The current darling of sniper lovers is one Chris Kyle, posthumously honored by Clint Eastwood in a lovely film that has sparked some controversy about the honor that should be bestowed upon someone for shooting people in the back with a high-powered rifle. Mr. Kyle has 160 confirmed kills, however his mythology has grown to significantly more murders than that. One has to accept the fact though, that while he may have the American flag draped over his murders, there have been many more prodigious killers throughout history. He can’t even claim the most impressive long-distance assassination as that distinction goes to his British counterpart Craig Harrison, who ended the lives of two men in Afghanistan at a distance of 2,707 yards, the longest confirmed sniper murder in history.
As might be expected, snipers are not thought of very highly by the enemy, and if captured are generally not treated as well as the more mundane and pedestrian soldier. Snipers are often thought of as terrorists by the opposing side, and since the nature of terrorism is to strike fear into the hearts of others, the title seems aptly bestowed upon one who puts bullets in people’s heads from a hidden location.
In 1972 in Ireland, during one of the bloodiest years of that conflict, the majority of men killed were shot dead by IRA riflemen; hidden safely from view of the enemy.
Not all incidents of sniper assassinations are remembered fondly though, as a young President had his promising life snuffed out by someone hiding in a building with a rifle and an axe to grind. The world is still treated periodically to footage of that horrific murder by a sharpshooter.

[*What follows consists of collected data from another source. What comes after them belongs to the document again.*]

===== src/fetch_defs.svh =====
`ifndef FETCH_DEFS_SVH
`define FETCH_DEFS_SVH

// first fetch address out of reset
`define RESET_PC 32'h0000_0100

// queue entries, equal to the fetch credits held by pc_gen
`define IQ_DEPTH 4

// consumer credits held by the queue after reset
`define OUT_CREDITS 2

// primary opcodes sorted by predecode
`define OP_J   6'd2
`define OP_JAL 6'd3
`define OP_BEQ 6'd4
`define OP_BNE 6'd5

`endif


===== src/fetch_pkg.sv =====
`default_nettype none

package fetch_pkg;

	// one fetched word, read either as i-type or j-type
	typedef union packed {
		struct packed {
			logic [5:0]  opcode;
			logic [4:0]  rs;
			logic [4:0]  rt;
			logic [15:0] imm;
		} i_form;
		struct packed {
			logic [5:0]  opcode;
			logic [25:0] target;
		} j_form;
	} instr_word_u;

	// how the front end sorted an instruction
	typedef enum logic [1:0] {
		KIND_SEQ    = 2'd0,
		KIND_JUMP   = 2'd1,
		KIND_BRANCH = 2'd2
	} instr_kind_e;

endpackage

`default_nettype wire


===== src/iq_push_if.sv =====
`timescale 1ns/1ps
`default_nettype none

// one predecoded instruction per cycle, always accepted by the queue
interface iq_push_if
	import fetch_pkg::*;
();

	logic        push;
	logic [31:0] pc;
	instr_word_u instr;
	instr_kind_e kind;

	modport source (
		output push,
		output pc,
		output instr,
		output kind
	);

	modport sink (
		input push,
		input pc,
		input instr,
		input kind
	);

endinterface

`default_nettype wire


===== src/pc_gen.sv =====
`timescale 1ns/1ps
`default_nettype none
`include "fetch_defs.svh"

module pc_gen (
	input  logic        clk,
	input  logic        reset,
	input  logic        redirect_valid,
	input  logic [31:0] redirect_pc,
	input  logic        jump_valid,
	input  logic [31:0] jump_target,
	input  logic        fetch_credit,
	output logic        req_valid,
	output logic [31:0] req_pc
);

	localparam int CW = $clog2(`IQ_DEPTH + 1);

	logic [31:0]   pc;
	logic [CW-1:0] credits;
	// low until the first cycle after reset
	logic          active;

	// jump and redirect both steal the slot, so no wrong-path request goes out
	assign req_valid = active && (credits != '0) && !redirect_valid && !jump_valid;
	assign req_pc    = pc;

	always_ff @(posedge clk) begin
		if (reset) begin
			active <= 1'b0;
		end else begin
			active <= 1'b1;
		end
	end

	always_ff @(posedge clk) begin
		if (reset) begin
			pc      <= `RESET_PC;
			credits <= CW'(`IQ_DEPTH);
		end else if (redirect_valid) begin
			// queue is flushed too, so every slot is free again
			pc      <= redirect_pc;
			credits <= CW'(`IQ_DEPTH);
		end else if (jump_valid) begin
			pc      <= jump_target;
			credits <= credits + CW'(fetch_credit);
		end else begin
			if (req_valid) begin
				pc <= pc + 32'd4;
			end
			credits <= credits - CW'(req_valid) + CW'(fetch_credit);
		end
	end

endmodule

`default_nettype wire


===== src/predecode.sv =====
`timescale 1ns/1ps
`default_nettype none
`include "fetch_defs.svh"

module predecode
	import fetch_pkg::*;
(
	input  logic        clk,
	input  logic        reset,
	input  logic        redirect_valid,
	input  logic        req_valid,
	input  logic [31:0] req_pc,
	input  instr_word_u imem_data,
	output logic        jump_valid,
	output logic [31:0] jump_target,
	iq_push_if.source   push_port
);

	// request delayed one cycle to meet the memory response
	logic        resp_valid;
	logic [31:0] resp_pc;
	logic [31:0] pc_plus4;
	logic        is_jump;
	logic        is_branch;
	logic        push;

	always_ff @(posedge clk) begin
		if (reset) begin
			resp_valid <= 1'b0;
		end else begin
			resp_valid <= req_valid;
		end
	end

	// pc only matters while resp_valid is set
	always_ff @(posedge clk) begin
		resp_pc <= req_pc;
	end

	assign pc_plus4 = resp_pc + 32'd4;

	always_comb begin
		is_jump   = (imem_data.j_form.opcode == `OP_J) ||
		            (imem_data.j_form.opcode == `OP_JAL);
		is_branch = (imem_data.i_form.opcode == `OP_BEQ) ||
		            (imem_data.i_form.opcode == `OP_BNE);
	end

	// a redirect kills the response still in flight
	assign push = resp_valid && !redirect_valid;

	// region of the delay-slot address, then word index
	assign jump_target = {pc_plus4[31:28], imem_data.j_form.target, 2'b00};
	assign jump_valid  = push && is_jump;

	always_comb begin
		push_port.push  = push;
		push_port.pc    = resp_pc;
		push_port.instr = imem_data;
		if (is_jump) begin
			push_port.kind = KIND_JUMP;
		end else if (is_branch) begin
			// no prediction, branches just fall through
			push_port.kind = KIND_BRANCH;
		end else begin
			push_port.kind = KIND_SEQ;
		end
	end

endmodule

`default_nettype wire


===== src/instr_queue.sv =====
`timescale 1ns/1ps
`default_nettype none
`include "fetch_defs.svh"

module instr_queue
	import fetch_pkg::*;
(
	input  logic        clk,
	input  logic        reset,
	input  logic        redirect_valid,
	iq_push_if.sink     push_port,
	output logic        fetch_credit,
	output logic        out_valid,
	output logic [31:0] out_pc,
	output logic [31:0] out_instr,
	output instr_kind_e out_kind,
	input  logic        out_credit
);

	localparam int PW  = (`IQ_DEPTH > 1) ? $clog2(`IQ_DEPTH) : 1;
	localparam int CW  = $clog2(`IQ_DEPTH + 1);
	localparam int OCW = $clog2(`OUT_CREDITS + 1);

	logic [31:0]    q_pc    [`IQ_DEPTH];
	instr_word_u    q_instr [`IQ_DEPTH];
	instr_kind_e    q_kind  [`IQ_DEPTH];
	logic [PW-1:0]  wr_ptr;
	logic [PW-1:0]  rd_ptr;
	logic [CW-1:0]  count;
	logic [OCW-1:0] out_credits;
	logic           pop;

	// no pop in a flush cycle, the entries are dropped instead
	assign pop          = (count != '0) && (out_credits != '0) && !redirect_valid;
	assign fetch_credit = pop;

	always_ff @(posedge clk) begin
		if (push_port.push) begin
			q_pc[wr_ptr]    <= push_port.pc;
			q_instr[wr_ptr] <= push_port.instr;
			q_kind[wr_ptr]  <= push_port.kind;
		end
	end

	always_ff @(posedge clk) begin
		if (reset || redirect_valid) begin
			wr_ptr <= '0;
			rd_ptr <= '0;
			count  <= '0;
		end else begin
			if (push_port.push) begin
				wr_ptr <= (wr_ptr == PW'(`IQ_DEPTH - 1)) ? '0 : wr_ptr + 1'b1;
			end
			if (pop) begin
				rd_ptr <= (rd_ptr == PW'(`IQ_DEPTH - 1)) ? '0 : rd_ptr + 1'b1;
			end
			count <= count + CW'(push_port.push) - CW'(pop);
		end
	end

	// consumer credits survive a redirect
	always_ff @(posedge clk) begin
		if (reset) begin
			out_credits <= OCW'(`OUT_CREDITS);
		end else begin
			out_credits <= out_credits - OCW'(pop) + OCW'(out_credit);
		end
	end

	always_ff @(posedge clk) begin
		if (reset || redirect_valid) begin
			out_valid <= 1'b0;
		end else begin
			out_valid <= pop;
		end
	end

	always_ff @(posedge clk) begin
		if (pop) begin
			out_pc    <= q_pc[rd_ptr];
			out_instr <= q_instr[rd_ptr];
			out_kind  <= q_kind[rd_ptr];
		end
	end

endmodule

`default_nettype wire


===== src/fetch_top.sv =====
`timescale 1ns/1ps
`default_nettype none

module fetch_top
	import fetch_pkg::*;
(
	input  logic        clk,
	input  logic        reset,
	output logic        imem_req_valid,
	output logic [31:0] imem_addr,
	input  logic [31:0] imem_data,
	input  logic        redirect_valid,
	input  logic [31:0] redirect_pc,
	output logic        out_valid,
	output logic [31:0] out_pc,
	output logic [31:0] out_instr,
	output instr_kind_e out_kind,
	input  logic        out_credit
);

	logic        fetch_credit;
	logic        jump_valid;
	logic [31:0] jump_target;

	iq_push_if u_push_if ();

	pc_gen u_pc_gen (
		.clk            (clk),
		.reset          (reset),
		.redirect_valid (redirect_valid),
		.redirect_pc    (redirect_pc),
		.jump_valid     (jump_valid),
		.jump_target    (jump_target),
		.fetch_credit   (fetch_credit),
		.req_valid      (imem_req_valid),
		.req_pc         (imem_addr)
	);

	// request also feeds predecode so it can pair pc with the response
	predecode u_predecode (
		.clk            (clk),
		.reset          (reset),
		.redirect_valid (redirect_valid),
		.req_valid      (imem_req_valid),
		.req_pc         (imem_addr),
		.imem_data      (imem_data),
		.jump_valid     (jump_valid),
		.jump_target    (jump_target),
		.push_port      (u_push_if.source)
	);

	instr_queue u_instr_queue (
		.clk            (clk),
		.reset          (reset),
		.redirect_valid (redirect_valid),
		.push_port      (u_push_if.sink),
		.fetch_credit   (fetch_credit),
		.out_valid      (out_valid),
		.out_pc         (out_pc),
		.out_instr      (out_instr),
		.out_kind       (out_kind),
		.out_credit     (out_credit)
	);

endmodule

`default_nettype wire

One might ask at this stage if there is a point I’m trying to make, and I am wondering about that myself. I despise idioms, but perhaps all’s fair in love and war is an apt description here. I fall on the side of believing war to be a crime against all of humanity, but seeing how long the human species has been engaged in the activity, I may be holding the minority view. If we’re going to engage in the wholesale murder of each other, I suppose killing with a sniper’s bullet, or blowing someone up with an IED, or setting a tripwire in the jungle with grenades attached all result in the same thing.